Mutation spectrum: A 2024 meta-analysis identified 550+ predominantly missense variants, with hotspots at:[3]
| Residue | Exon | Frequency | Clinical Form |
|---|---|---|---|
| R79 (R79C, R79H, R79L) | Exon 1 | ~7% of all variants | Infantile, juvenile |
| R88 (R88C, R88S) | Exon 1 | ~5% | Infantile |
| R239 (R239C, R239H, R239P) | Exon 4 | ~12% (most common) | Infantile — typically severe |
| R416 (R416W) | Exon 8 | ~3% | Adult-onset |
Pathogenic mechanism: Mutant GFAP disrupts filament assembly, triggering a cascade of astrocyte dysfunction:
Clinical subtypes:
A 2025 study using a GFAP R237H knock-in rat model demonstrated that GFAP mutation leads to a neurodegenerative profile with impaired synaptic plasticity and cognitive deficits, establishing that astrocyte dysfunction alone — without primary neuronal mutation — can drive neurodegeneration.[11]

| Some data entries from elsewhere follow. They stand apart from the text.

[config.mk]
export PLATFORM = sky130hd
export DESIGN_NAME = msort_seq
export DESIGN_NICKNAME = d
export VERILOG_FILES = /design/src/msort_pkg.sv /design/src/msort_seq.sv
export SDC_FILE = /design/constraint.sdc
export NUM_CORES = 1
export LEC_CHECK = 0
export BUFFER_PORTS_ARGS = -buffer_cell sky130_fd_sc_hd__buf_4
export CORE_MARGIN = 3
export CORE_UTILIZATION = 45
export CTS_CLUSTER_SIZE = 20
export DETAILED_ROUTE_END_ITERATION = 8
export GPL_ROUTABILITY_DRIVEN = 0
export PLACE_DENSITY_LB_ADDON = 0.05
export SYNTH_ARGS = -nofsm -noshare
export SYNTH_HDL_FRONTEND = slang
export SYNTH_SLANG_ARGS = --single-unit
export TNS_END_PERCENT = 5
[constraint.sdc]
create_clock -name clk -period 4.5 [get_ports clk]
set_input_delay 1.125 -clock clk [delete_from_list [all_inputs] [get_ports clk]]
set_output_delay 1.125 -clock clk [all_outputs]
set_load 0.01 [all_outputs]
[src/msort_pkg.sv]
// Shared constants and inter-module types for the merge sorter.
`timescale 1ns / 1ps

package msort_pkg;

  localparam int VALUE_W       = 32;
  localparam int MAX_CAP       = 64;
  localparam int STORE_AW      = $clog2(MAX_CAP);
  localparam int DEF_MAX_ITEMS = 64;

  // Buffer port control from the sequencer to the two banks.
  typedef struct packed {
    logic                rd_bank;   // bank that holds the current source run
    logic [STORE_AW-1:0] rd_addr_a;
    logic [STORE_AW-1:0] rd_addr_b;
    logic                wr_en;
    logic                wr_bank;
    logic [STORE_AW-1:0] wr_addr;
    logic [VALUE_W-1:0]  wr_data;
  } ram_ctl_t;

  // Output register load request.
  typedef struct packed {
    logic load;
    logic last;
    logic ovf;
  } emit_t;

endpackage

[src/msort_seq.sv]
// Sequencer: load, bottom-up merge passes through one shared compare, emit.
`timescale 1ns / 1ps

module msort_seq #(
  parameter int MAX_ITEMS = msort_pkg::DEF_MAX_ITEMS
) (
  input  logic                          clk,
  input  logic                          rst_n,
  input  logic                          in_valid,
  input  logic [msort_pkg::VALUE_W-1:0] in_value,
  input  logic                          in_last,
  output logic                          in_ready,
  input  logic [msort_pkg::VALUE_W-1:0] rd_a,
  input  logic [msort_pkg::VALUE_W-1:0] rd_b,
  input  logic                          out_taken,
  output msort_pkg::ram_ctl_t           ctl,
  output msort_pkg::emit_t              emit
);
  import msort_pkg::*;

  localparam int CNT_W = $clog2(MAX_ITEMS + 1);
  localparam int PW    = CNT_W + 1;   // holds lo + 2*width

  typedef enum logic [2:0] {
    S_LOAD, S_PASS, S_PAIR, S_RD, S_CMP, S_EMIT_RD, S_EMIT_LD, S_EMIT_WT
  } state_t;

  state_t           state_r, state_nxt;
  logic [CNT_W-1:0] count_r, count_nxt;
  logic             dropped_r, dropped_nxt;
  logic             src_r, src_nxt;
  logic [PW-1:0]    w_r, w_nxt;
  logic [PW-1:0]    lo_r, lo_nxt;
  logic [PW-1:0]    mid_r, mid_nxt;
  logic [PW-1:0]    hi_r, hi_nxt;
  logic [PW-1:0]    i_r, i_nxt;
  logic [PW-1:0]    j_r, j_nxt;
  logic [PW-1:0]    k_r, k_nxt;

  logic [PW-1:0] n;
  logic [PW-1:0] lo_w, lo_2w;
  logic          take_left;
  logic          emitting;
  logic          k_last;

  assign n         = PW'(count_r);
  assign lo_w      = lo_r + w_r;
  assign lo_2w     = lo_r + (w_r << 1);
  // take from the left run when strictly less or when the right run is used up; ties go right
  assign take_left = (i_r < mid_r) && ((j_r >= hi_r) || ($signed(rd_a) < $signed(rd_b)));
  assign emitting  = (state_r == S_EMIT_RD) || (state_r == S_EMIT_LD) || (state_r == S_EMIT_WT);
  assign k_last    = ((k_r + PW'(1)) == n);
  assign in_ready  = (state_r == S_LOAD);

  always_comb begin
    state_nxt   = state_r;
    count_nxt   = count_r;
    dropped_nxt = dropped_r;
    src_nxt     = src_r;
    w_nxt       = w_r;
    lo_nxt      = lo_r;
    mid_nxt     = mid_r;
    hi_nxt      = hi_r;
    i_nxt       = i_r;
    j_nxt       = j_r;
    k_nxt       = k_r;

    ctl.rd_bank   = src_r;
    ctl.rd_addr_a = emitting ? STORE_AW'(k_r) : STORE_AW'(i_r);
    ctl.rd_addr_b = STORE_AW'(j_r);
    ctl.wr_en     = 1'b0;
    ctl.wr_bank   = ~src_r;
    ctl.wr_addr   = STORE_AW'(k_r);
    ctl.wr_data   = take_left ? rd_a : rd_b;

    emit.load = 1'b0;
    emit.last = k_last;
    emit.ovf  = dropped_r;

    unique case (state_r)
      S_LOAD: begin
        if (in_valid) begin
          if (count_r < CNT_W'(MAX_ITEMS)) begin
            ctl.wr_en   = 1'b1;
            ctl.wr_bank = 1'b0;
            ctl.wr_addr = STORE_AW'(count_r);
            ctl.wr_data = in_value;
            count_nxt   = count_r + CNT_W'(1);
          end else begin
            dropped_nxt = 1'b1;
          end
          if (in_last) begin
            w_nxt     = PW'(1);
            src_nxt   = 1'b0;
            state_nxt = S_PASS;
          end
        end
      end
      S_PASS: begin
        if (w_r >= n) begin
          k_nxt     = '0;
          state_nxt = S_EMIT_RD;
        end else begin
          lo_nxt    = '0;
          state_nxt = S_PAIR;
        end
      end
      S_PAIR: begin
        if (lo_r >= n) begin
          src_nxt   = ~src_r;
          w_nxt     = w_r << 1;
          state_nxt = S_PASS;
        end else begin
          mid_nxt   = (lo_w > n) ? n : lo_w;
          hi_nxt    = (lo_2w > n) ? n : lo_2w;
          i_nxt     = lo_r;
          j_nxt     = (lo_w > n) ? n : lo_w;
          k_nxt     = lo_r;
          state_nxt = S_RD;
        end
      end
      S_RD: begin
        state_nxt = S_CMP;
      end
      S_CMP: begin
        ctl.wr_en = 1'b1;
        if (take_left) begin
          i_nxt = i_r + PW'(1);
        end else begin
          j_nxt = j_r + PW'(1);
        end
        k_nxt = k_r + PW'(1);
        if ((k_r + PW'(1)) == hi_r) begin
          lo_nxt    = hi_r;
          state_nxt = S_PAIR;
        end else begin
          state_nxt = S_RD;
        end
      end
      S_EMIT_RD: begin
        state_nxt = S_EMIT_LD;
      end
      S_EMIT_LD: begin
        emit.load = 1'b1;
        state_nxt = S_EMIT_WT;
      end
      S_EMIT_WT: begin
        if (out_taken) begin
          if (k_last) begin
            count_nxt   = '0;
            dropped_nxt = 1'b0;
            state_nxt   = S_LOAD;
          end else begin
            k_nxt     = k_r + PW'(1);
            state_nxt = S_EMIT_RD;
          end
        end
      end
      default: state_nxt = S_LOAD;
    endcase
  end

  always_ff @(posedge clk) begin
    if (!rst_n) begin
      state_r   <= S_LOAD;
      count_r   <= '0;
      dropped_r <= 1'b0;
      src_r     <= 1'b0;
    end else begin
      state_r   <= state_nxt;
      count_r   <= count_nxt;
      dropped_r <= dropped_nxt;
      src_r     <= src_nxt;
    end
    w_r   <= w_nxt;
    lo_r  <= lo_nxt;
    mid_r <= mid_nxt;
    hi_r  <= hi_nxt;
    i_r   <= i_nxt;
    j_r   <= j_nxt;
    k_r   <= k_nxt;
  end

endmodule

==> reports/qor.csv, run 1 <==
stage,metric,value,unit
routing,detailedRoute.firstIterationViolations,436,
setup_path,critical_path.startpoint_type,primary input,
yosys,synth-async-reset-ratio,0,
place,placement.setup.worst_slack,-0.3820,ns
floorplanning,floorplan.initialDensity,0.4690,
yosys,synth_cell_types,55,
setup_path,worstSetupPathType,in -> out,
setup_path,worst_ep_required_time,3.38,ns
worst_hold_path,hp-start,dropped_r,
yosys,synth_area,6661,um2
setup_path,regToRegStartpoint,lo_r[0],
sta,timing.final.setup_violations,32,
global_route,gr-total-overflow,0,
routing,dr_vias,6423,
final_layout,area_delta_synth_final,27.22,%
global_route,number_of_antenna_violations_at_the_first_check_in_global_routing,1,
routing,drt_first_pass_iters,6,
final_layout,final-instance-count-excl-fill,1109,
final_layout,final_net_count,1117,
yosys,post_synth.cell_area_avg,8.618,um2
clock_tree,cts-root-buf,clkbuf_16,
setup_path,sort_of_element_at_the_end_of_the_critical_path,output port,
worst_hold_path,min-delay-path-class,reg -> reg,
sta,tightestPinTransition,0.9463,ns
yosys,ys_warn_count,0,
final_layout,post_route_cells_drive_above_1_share,0.2648,
global_route,grt_max_degree,35,
setup_path,critical_path.reg2reg.endpoint,j_r[1],
sta,highest_achievable_clock_rate,0.2124,GHz
yosys,ys_ff_latch,68,
setup_path,reg2reg_setup_slack,0.52,ns
clock_tree,register_clock_pin_slew_on_the_reported_worst_setup_and_hold_paths,0.06,ns
setup_path,arr_time_crit_path,3.58,ns
clock_tree,htree_levels,3,
floorplanning,floorplan.core_area,14200,um2
outcome,failed_checks,negative setup slack,
yosys,synth_common_cells,"ha_1 (90), inv_1 (71), nor2_1 (70)",
routing,antenna_left,0,
clock_tree,worstSkewPairLatency,0.33,ns
yosys,synth_top_cells_by_area,"edfxtp_1 (25%), ha_1 (17%), a21oi_1 (4.7%), o21ai_0 (4.6%), xnor2_1 (4.3%)",
place,dp_hpwl,16480,um
place,dp.cells,1091,
global_route,track_usage,0.2523,
clock_tree,cts_made_buffers,9,
sta,finalClockSkew,0.008422,ns
floorplanning,die-width,127.7,um
floorplanning,design.portCount,158,
outcome,status,"complete, but fails checks",
global_route,grt_pass1_vias,6389,
worst_hold_path,worst_hold_endpoint,dropped_r,
floorplanning,fp-row-count,43,
yosys,netlist.top_cell.by_area,edfxtp_1,
final_layout,antennaDiodeCount,0,
sta,final.min_clock_period,4.708,ns
sta,max_slew_headroom_at_the_worst_pin,0.3624,
routing,routed_wirelength,21190,um
floorplanning,die_h,127.7,um
yosys,synth_sequential_area_ratio,0.2885,
power,leakagePower,3.818,nW
sta,total_negative_setup_slacks,-5.253,ns
global_route,grt_pass1_wl,32850,um
sta,timing_max_transition_violations_final,0,
power,ir_worst_vdd,0.2488,mV
yosys,synth_top_area_share,0.2524,
sta,final_min_period_over_clock_period,1.046,
floorplanning,fp.dieArea,16300,um2
clock_tree,cts_buffer_depth,2,
sta,final_critical_path_setup_slack,-0.2085,ns
routing,drt-wirelength-per-cell,19.11,um
worst_hold_path,hold-path-cell-count,2,
sta,rsz0062_at_grt,yes,
place,io_buffers,157,
job,number_of_max_capacitance_violations_reported,0,
yosys,synth.most_common_cell,ha_1,
setup_path,crit_fanout,16,
setup_path,worstRegToRegCells,14,
power,power_density,354.1,nW/um2
routing,final_routed_drc_violation_total,0,
sta,finalHoldViolations,0,
power,power,3.001,mW
yosys,synth-edff-count,56,
clock_tree,clkSinkCount,68,
yosys,yosys_most_used_dff,edfxtp_1,
yosys,postSynthCellCount,773,
routing,route.detailed.vias_per_inst,5.792,
clock_tree,cts_tree,built,
[area by class of cell]
type / count / area, um2
multi-input cells: 594 / 4367
clock buffers: 9 / 225.2
well taps: 180 / 225.2
inverters: 71 / 266.5
repair buffers: 180 / 1378
fillers: 1285 / 5729
clock inverters: 7 / 91.34
flip-flops and latches: 68 / 1922
[flip-flops by register name, summed over array words and instances (netlist names)]
signal / flops
hi_r: 8
i_r: 8
j_r: 8
k_r: 8
lo_r: 8
mid_r: 8
w_r: 8
count_r: 7
state_r: 3
dropped_r: 1
src_r: 1
[where the power goes]
part | switching (mW) | internal, mW | leakage, nW
clock network | 0.269 | 0.483 | 0.155
logic | 0.723 | 0.651 | 3.05
registers | 0.0995 | 0.775 | 0.617
total | 1.09 | 1.91 | 3.82
[placed cells by master (no fill, tap or decap), types with 3 or more instances in the layout]
cell       synthesis  layout
ha_1              90      87
a21o_1            11      11
o21a_1             8       8
nand3_1           20      19
clkinv_2           0       3
a21oi_2            0       3
nand2_1           48      48
and2_1             9       9
nand2b_1           7       7
o21ai_1           13      13
nand3b_1           3       3
a31oi_1           36      34
clkbuf_16          0       9
o22ai_1            4       4
inv_1             71      71
nor2b_1            4       4
o21bai_1           6       6
a211oi_1           6       5
xnor2_1           33      33
xor2_1            12      12
edfxtp_1          56      56
xnor3_1            4       4
and3_1             9       9
a21oi_1           62      59
dfxtp_1           12      12
buf_6              6       3
buf_4              9     175
ha_4               0       3
nor3_1             9       7
nor2_1            70      68
nand4_1           11      11
mux2_2            24      24
o21ai_0           61      60
[metal layers]
metal  routed length (um)  GRT usage  part of all wire
met5                   14          0           0.00066
met3                 1632    0.04000             0.077
met1                 8963     0.3323              0.42
met2                10060     0.4258              0.47
met4                  526    0.08115             0.025
[stage by stage]
| stage | util | area [um2] | hold slack (ns) |
|---|---|---|---|
| after floorplan | - | 6665 | 0.4567 |
| after detailed placement | 0.5632 | 8000 | 0.4920 |
| after CTS | 0.5924 | 8414 | 0.5055 |
| after global placement | 0.5632 | 8000 | 0.4837 |
| final | 0.5966 | 8474 | 0.5085 |
| after global routing | 0.5966 | 8474 | 0.5575 |
[cell families (layout without fill, tap and decap cells)]
logic type | count (synthesis) | after routing | synth area share
AND/OR/NAND/NOR | 203 | 203 | 0.1450
buffers and inverters | 112 | 267 | 0.07551
flip-flops | 68 | 68 | 0.2885
XOR/XNOR | 49 | 49 | 0.07269
AO/OA/AOI/OAI | 223 | 223 | 0.2006
multiplexers | 25 | 25 | 0.04207
adder cells (fa/ha/maj) | 92 | 92 | 0.1751
other | 1 | 2 | 0.0005629
[worst max path at each step]
stage             start       to  slack [ns]  cells after the start
2_1_floorplan  rd_b[17]  ctl[12]        0.03                     11
3_3_place_gp   rd_a[17]   ctl[3]       -0.30                     12
3_5_place_dp   rd_a[21]   ctl[3]       -0.38                     12
4_1_cts        rd_a[21]   ctl[8]       -0.17                     12
5_1_grt        rd_a[22]  ctl[26]       -0.40                     12
6_report       rd_b[21]   ctl[3]       -0.21                     14
[critical path, stage by stage]
cell      delay [ns]
buf_4           0.09
inv_1           0.06
ha_4            0.28
nand4_1         0.16
buf_4           0.18
nor4_2          0.26
nand3_1         0.13
a21oi_2         0.16
nor3_2          0.08
a2111o_1        0.42
buf_6           0.19
a31oi_1         0.22
a21oi_2         0.09
buf_4           0.14
[what timing repair did]
| item | CTS | global route |
|---|---|---|
| hold buffers | 0 | 0 |
| pin swaps | 6 | 3 |
| gates resized for setup | 15 | 10 |
| setup buffers | 1 | 0 |
| cloned | 1 | 0 |
| endpoints found under the setup margin | 32 | 32 |
(Power assumes the default switching activity.)
==> run 2: changes to the inputs <==
--- a/config.mk
+++ b/config.mk
@@ -12,6 +12,7 @@
 export DETAILED_ROUTE_END_ITERATION = 8
 export GPL_ROUTABILITY_DRIVEN = 0
 export PLACE_DENSITY_LB_ADDON = 0.05
+export SKIP_CTS_REPAIR_TIMING = 1
 export SYNTH_ARGS = -nofsm -noshare
 export SYNTH_HDL_FRONTEND = slang
 export SYNTH_SLANG_ARGS = --single-unit
==> constraint.sdc (replaced) <==
create_clock -name clk -period 5.72 [get_ports clk]
set_input_delay 1.43 -clock clk [delete_from_list [all_inputs] [get_ports clk]]
set_output_delay 1.43 -clock clk [all_outputs]
set_load 0.01 [all_outputs]
==> run 2 against run 1 <==
- the flow now finishes without violations
- core utilization decreased by 1.6 points
- via count decreased by 1.4%
- non-clock buffer count decreased by 12
- cell count decreased by 1.1%
- combinational power decreased by 24%
- highest routed layer is now met4
==> reports/qor.csv, run 2 (synthesis gave the netlist of run 1 again) <==
stage,metric,value,unit,change
worst_hold_path,hp-start,dropped_r,,unchanged
floorplanning,die_h,127.7,um,unchanged
place,io_buffers,157,,unchanged
sta,final_min_period_over_clock_period,0.9549,,
setup_path,worstSetupPathType,in -> out,,unchanged
final_layout,layout.cell_area.non_filler,8249,um2,was 8474 um2
final_layout,antennaDiodeCount,0,,unchanged
routing,final_routed_drc_violation_total,0,,unchanged
global_route,grt_max_degree,46,,was 35
sta,tightestPinTransition,1.015,ns,was 0.9463 ns
power,p_clk_frac,0.259,,was 0.250
setup_path,worst_path_max_delay_cell,a2111o_1,,unchanged
power,leakagePower,3.729,nW,was 3.818 nW
setup_path,reg2reg_setup_slack,1.78,ns,was 0.52 ns
place,placement.cell_area,7925,um2,was 8000 um2
final_layout,area_delta_synth_final,23.84,%,was 27.22%
worst_hold_path,min-delay-path-class,reg -> reg,,unchanged
worst_hold_path,worst_hold_endpoint,dropped_r,,unchanged
routing,drt-wirelength-per-cell,18.92,um,was 19.11 um
power,switchingPower,0.8519,mW,was 1.092 mW
clock_tree,register_clock_pin_slew_on_the_reported_worst_setup_and_hold_paths,0.06,ns,about the same
floorplanning,die-width,127.7,um,unchanged
final_layout,final.fill_count,1279,,was 1285
power,cell_internal_pwr,1.483,mW,was 1.909 mW
sta,timing_max_transition_violations_final,0,,unchanged
final_layout,mostFrequentLayoutCell,buf_4,,unchanged
clock_tree,cts_made_buffers,9,,unchanged
global_route,grt_pass1_vias,6147,,was 6389
global_route,grt_pass1_wl,31740,um,was 32850 um
clock_tree,cts_tree,built,,unchanged
floorplanning,design.portCount,158,,unchanged
sta,highest_achievable_clock_rate,0.1831,GHz,
power,power_density,283.1,nW/um2,was 354.1 nW/um2
floorplanning,floorplan.initialDensity,0.4690,,unchanged
outcome,status,finished clean,,"was complete, but fails checks"
global_route,gr-total-overflow,0,,unchanged
power,seq_power_share,0.297,,was 0.292
sta,fin_worst_hold_slack,0.5198,ns,was 0.5085 ns
job,number_of_max_capacitance_violations_reported,0,,unchanged
setup_path,critical_path.reg2reg.endpoint,j_r[4],,was j_r[1]
routing,route.detailed.vias_per_inst,5.775,,was 5.792
sta,finalHoldViolations,0,,unchanged
setup_path,sort_of_element_at_the_end_of_the_critical_path,output port,,unchanged
setup_path,crit_chain,"buf_4, ha_1, a21oi_1, o21ai_0, a221oi_1, a21oi_1, o31a_1, a2111o_1, buf_4, a31oi_1, a21oi_1, buf_4",,"was buf_4, inv_1, ha_4, nand4_1, buf_4, nor4_2, nand3_1, a21oi_2, nor3_2, a2111o_1, buf_6, a31oi_1, a21oi_2, buf_4"
place,placement.setup.worst_slack,0.2453,ns,was -0.3820 ns
sta,final_critical_path_setup_slack,0.2578,ns,was -0.2085 ns
clock_tree,cts-root-buf,clkbuf_16,,unchanged
routing,routed_wirelength,20760,um,was 21190 um
clock_tree,worstSkewPairLatency,0.34,ns,was 0.33 ns
clock_tree,htree_levels,3,,unchanged
global_route,track_usage,0.2453,,was 0.2523
power,sw_frac_of_total,0.3648,,was 0.3638
sta,finalClockSkew,0.006823,ns,was 0.008422 ns
setup_path,arr_time_crit_path,4.03,ns,was 3.58 ns
power,power.combinational.fraction,0.444,,was 0.458
sta,rsz0062_at_grt,no,,was yes
clock_tree,cts_buffer_depth,2,,unchanged
sta,total_negative_setup_slacks,0,ns,was -5.253 ns
setup_path,crit_fanout,16,,unchanged
sta,timing.final.setup_violations,0,,was 32
setup_path,worst_path_largest_cell_delay,0.41,ns,was 0.42 ns
setup_path,critical_path.startpoint_type,primary input,,unchanged
power,ir_worst_vdd,0.1881,mV,was 0.2488 mV
sta,max_slew_headroom_at_the_worst_pin,0.3237,,was 0.3624
routing,drt_first_pass_iters,5,,was 6
final_layout,layout_common_cells,"buf_4 (168), ha_1 (90), inv_1 (71)",,"was buf_4 (175), ha_1 (87), inv_1 (71)"
worst_hold_path,hold-path-cell-count,2,,unchanged
setup_path,regToRegStartpoint,lo_r[0],,unchanged
setup_path,cp_num_buf_inv,3,,was 5
routing,antenna_left,0,,unchanged
setup_path,worst_ep_required_time,4.29,ns,was 3.38 ns
final_layout,final_net_count,1105,,was 1117
final_layout,post_route_cells_drive_above_1_share,0.2377,,was 0.2648
global_route,number_of_antenna_violations_at_the_first_check_in_global_routing,0,,was 1
floorplanning,floorplan.core_area,14200,um2,unchanged
routing,detailedRoute.firstIterationViolations,443,,was 436
routing,dr_vias,6335,,was 6423
setup_path,worstRegToRegCells,14,,unchanged
place,dp_hpwl,16300,um,was 16480 um
clock_tree,clkSinkCount,68,,unchanged
sta,final.min_clock_period,5.462,ns,
floorplanning,fp-row-count,43,,unchanged
setup_path,critical_path.top_delay_family,compound AO/OA/AOI/OAI gates,,unchanged
floorplanning,fp.dieArea,16300,um2,unchanged
[run 2: cell types whose count changed in the layout (fill, tap and decap cells not counted), sizes merged]
cell and change:
buf -12, clkinv -2, clkinvlp +1, inv +1
[run 2: cell type report]
cell class	instances	area (um2)	share of cell area
clock buffer	9	225.2	0.02730
clock inverter	7	98.84	0.01198
inverter	71	266.5	0.03231
multi-input combinational	594	4250	0.5152
sequential	68	1922	0.2330
tap	180	225.2	0.02730
timing repair buffer	168	1261	0.1529
[run 2: per-layer routing]
layer | GRT usage | wire length (um)
met1 | 0.3222 | 8879
met2 | 0.4048 | 9727
met3 | 0.04458 | 1628
met4 | 0.09051 | 519
met5 | 0 | 0
[run 2: worst register-to-register path: cells and delay by family (launching register included)]
kind | cells | cell delay, ns
AOI/OAI and AO/OA | 5 | 1.06
adders and majority gates | 3 | 0.98
muxes | 2 | 0.71
DFF | 1 | 0.51
and+or+nand+nor | 3 | 0.30
xor gates and xnor gates | 1 | 0.11
[run 2: worst max path at each step]
stage	startpoint	cells after the start	slack, ns	to
4_1_cts	rd_a[9]	12	0.23	ctl[6]
6_report	rd_a[11]	12	0.26	ctl[31]
5_1_grt	rd_a[11]	12	0.01	ctl[2]
3_3_place_gp	rd_a[11]	12	0.32	ctl[3]
3_5_place_dp	rd_a[9]	12	0.25	ctl[6]
2_1_floorplan	rd_b[17]	11	0.64	ctl[12]
[run 2: through the flow]
stage	util	cells	total power, mW
after floorplan	-	774	1.354
after global placement	0.5580	1081	1.706
after detailed placement	0.5580	1081	1.732
after CTS	0.5808	1097	2.346
after global routing	0.5808	1097	2.482
final	0.5808	1097	2.335
[run 2: power by group through the flow]
stage	Sequential [mW]	Combinational, mW	Clock, mW
6_report	0.694	1.04	0.605
5_1_grt	0.702	1.14	0.638
4_1_cts	0.692	1.04	0.617
3_5_place_dp	0.702	1.03	0
3_3_place_gp	0.700	1.01	0
2_1_floorplan	0.653	0.701	0
### src/rtl/core/ptc_queue.sv
module ptc_queue #(
	parameter int DEPTH = ptc_pkg::PTC_QUEUE_DEPTH
) (
	input  logic                clk,
	input  logic                arst_n,
	input  logic                push_valid,
	output logic                push_ready,
	input  ptc_pkg::ptc_entry_t push_entry,
	output logic                head_valid,
	input  logic                pop,
	output ptc_pkg::ptc_entry_t head
);
	import ptc_pkg::*;

	localparam int PW = (DEPTH > 1) ? $clog2(DEPTH) : 1;
	localparam int CW = $clog2(DEPTH + 1);

	ptc_entry_t   mem_q [DEPTH];
	logic [PW-1:0] wr_ptr_q;
	logic [PW-1:0] rd_ptr_q;
	logic [CW-1:0] count_q;
	logic          do_push;
	logic          do_pop;

	assign push_ready = (count_q != CW'(DEPTH));
	assign head_valid = (count_q != '0);
	assign head       = mem_q[rd_ptr_q];
	assign do_push    = push_valid && push_ready;
	assign do_pop     = pop && head_valid;

	always_ff @(posedge clk) begin
		if (do_push) mem_q[wr_ptr_q] <= push_entry;
	end

	always_ff @(posedge clk or negedge arst_n) begin
		if (!arst_n) begin
			wr_ptr_q <= '0;
			rd_ptr_q <= '0;
			count_q  <= '0;
		end else begin
			if (do_push) begin
				wr_ptr_q <= (wr_ptr_q == PW'(DEPTH - 1)) ? '0 : wr_ptr_q + PW'(1);
			end
			if (do_pop) begin
				rd_ptr_q <= (rd_ptr_q == PW'(DEPTH - 1)) ? '0 : rd_ptr_q + PW'(1);
			end
			if (do_push && !do_pop) count_q <= count_q + CW'(1);
			else if (do_pop && !do_push) count_q <= count_q - CW'(1);
		end
	end

endmodule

While GFAP coding variants are not a major genetic risk factor for AD, the gene's product serves as a critical fluid biomarker:
Preclinical detection: Plasma [GFAP[/proteins/gfap is elevated 10+ years before AD symptom onset in amyloid-positive individuals, making it one of the earliest blood-based markers of AD pathology.[7] The elevation reflects [reactive astrogliosis[/mechanisms/reactive-astrogliosis surrounding [amyloid plaques].
Clinical trial enrichment: A 2025 study demonstrated that using both plasma GFAP and amyloid PET to select cognitively unimpaired individuals would significantly reduce the required sample size for clinical trials in preclinical AD, lowering overall costs by enabling better identification of individuals likely to show progression.[9]
Disease stratification: Plasma [p-tau217[/entities/p-tau217, GFAP, and [NfL[/proteins/nfl-protein together enable disease stratification, with GFAP mediating the early association between amyloid pathology and downstream tau] propagation.[10] Notably, [Aβ[/entities/amyloid-beta-induced tau] progression occurred only in individuals with abnormally high GFAP, suggesting astrocyte reactivity acts as a necessary co-factor for disease progression.
NIA-AA criteria: GFAP is classified as an inflammatory/immune process biomarker (category "I") in the 2024 updated NIA-AA diagnostic framework, specifically reflecting the astrocyte reactivity subcategory.
In the Allen Human Brain Atlas:
GFAP expression follows a characteristic developmental trajectory: absent in early embryonic brain, first detectable during late gestation as radial glia begin differentiating into astrocytes, then increasing postnatally as astrocyte maturation proceeds. Expression persists throughout adulthood and increases with normal aging, particularly in white matter tracts.
The study of Gfap (Glial Fibrillary Acidic Protein Gene) has evolved significantly over the past decades. Research in this area has revealed important insights into the underlying mechanisms of neurodegeneration and continues to drive therapeutic development.
Historical context and key discoveries in this field have shaped our current understanding and will continue to guide future research directions.